Ale Violet bardzo potrzebowała tej pracy, więc zebrała odwagę i weszła do budynku na orientację.

Jeśli spotka Brady'ego, po prostu go unika.

Biorąc głęboki oddech, Violet weszła do wysokiego budynku, nacisnęła przycisk windy i przygotowała się do jazdy na 10. piętro do firmy projektowej.

Nagle zrobiło się zamieszanie. Pojawiła się grupa nienagannie ubranych mężczyzn i ruszyła w jej stronę.

Na czele szedł przystojny mężczyzna, Brady. Gdy tylko się pojawił, wszystkie kobiety wokół westchnęły i zakryły usta, walcząc z chęcią krzyku.

W końcu Brady był ideałem.

Kobiety w Nowym Mieście Przyszłości nie mogły mu się oprzeć.

Violet kiedyś też nie była wyjątkiem, ale teraz w ogóle jej nie interesował.

Wiedziała, że nie ma powodu, by się nią interesował. Zawsze obwiniał ją za tamto zdarzenie.

Więc chciała go po prostu unikać.

Pogrążona w myślach, Violet zauważyła parę długich nóg, które weszły, towarzyszył im znajomy zapach perfum.

To był Brady!

Instynktownie próbowała uciec z windy. Nie mogła pozwolić, by Brady ją zobaczył.

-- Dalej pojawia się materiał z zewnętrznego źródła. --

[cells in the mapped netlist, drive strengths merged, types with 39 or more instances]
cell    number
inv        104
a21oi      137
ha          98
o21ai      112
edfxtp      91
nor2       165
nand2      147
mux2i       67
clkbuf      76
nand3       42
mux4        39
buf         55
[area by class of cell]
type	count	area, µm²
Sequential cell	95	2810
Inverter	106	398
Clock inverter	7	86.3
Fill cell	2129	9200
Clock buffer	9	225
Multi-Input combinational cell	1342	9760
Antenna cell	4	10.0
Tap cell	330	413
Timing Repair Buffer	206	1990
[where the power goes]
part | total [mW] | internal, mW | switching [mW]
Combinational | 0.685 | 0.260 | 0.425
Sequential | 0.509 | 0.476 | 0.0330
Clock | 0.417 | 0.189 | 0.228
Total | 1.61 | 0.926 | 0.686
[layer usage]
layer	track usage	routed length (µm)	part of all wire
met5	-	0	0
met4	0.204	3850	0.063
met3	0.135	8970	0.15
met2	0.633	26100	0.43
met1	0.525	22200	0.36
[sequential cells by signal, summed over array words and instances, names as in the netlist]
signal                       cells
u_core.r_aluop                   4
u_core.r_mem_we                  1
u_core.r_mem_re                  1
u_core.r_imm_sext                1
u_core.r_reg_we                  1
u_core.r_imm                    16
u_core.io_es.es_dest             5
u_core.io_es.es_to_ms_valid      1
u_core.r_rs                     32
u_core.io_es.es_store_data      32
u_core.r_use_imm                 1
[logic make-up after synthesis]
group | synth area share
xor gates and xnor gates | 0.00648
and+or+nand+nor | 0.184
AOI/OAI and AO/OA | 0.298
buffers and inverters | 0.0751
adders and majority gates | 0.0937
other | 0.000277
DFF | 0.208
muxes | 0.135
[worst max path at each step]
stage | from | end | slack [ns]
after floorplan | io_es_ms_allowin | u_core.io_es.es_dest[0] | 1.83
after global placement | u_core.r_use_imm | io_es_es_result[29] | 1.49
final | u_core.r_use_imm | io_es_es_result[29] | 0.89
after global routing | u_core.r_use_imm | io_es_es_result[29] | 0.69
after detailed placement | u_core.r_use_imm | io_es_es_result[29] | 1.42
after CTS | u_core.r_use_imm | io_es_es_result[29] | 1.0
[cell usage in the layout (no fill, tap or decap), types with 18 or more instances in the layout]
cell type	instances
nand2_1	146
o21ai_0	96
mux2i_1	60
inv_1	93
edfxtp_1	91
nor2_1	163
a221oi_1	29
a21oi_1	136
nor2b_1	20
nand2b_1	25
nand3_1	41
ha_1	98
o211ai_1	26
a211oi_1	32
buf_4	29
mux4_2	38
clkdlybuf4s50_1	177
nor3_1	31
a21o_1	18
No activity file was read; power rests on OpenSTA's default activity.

Ale gdy tylko miała wyjść, drzwi windy zamknęły się.

Desperacja ogarnęła Violet, gdy zakryła twarz, mając nadzieję, że pozostanie niezauważona. Niestety, bystre oczy Brady'ego szybko ją dostrzegły.

Powietrze w windzie stało się lodowate. Wzrok Brady'ego przeszywał delikatną twarz Violet, przywołując wspomnienia tamtej intensywnej nocy sprzed roku.

"Violet, co tu robisz? Co knujesz tym razem?" Brady zapytał chłodno.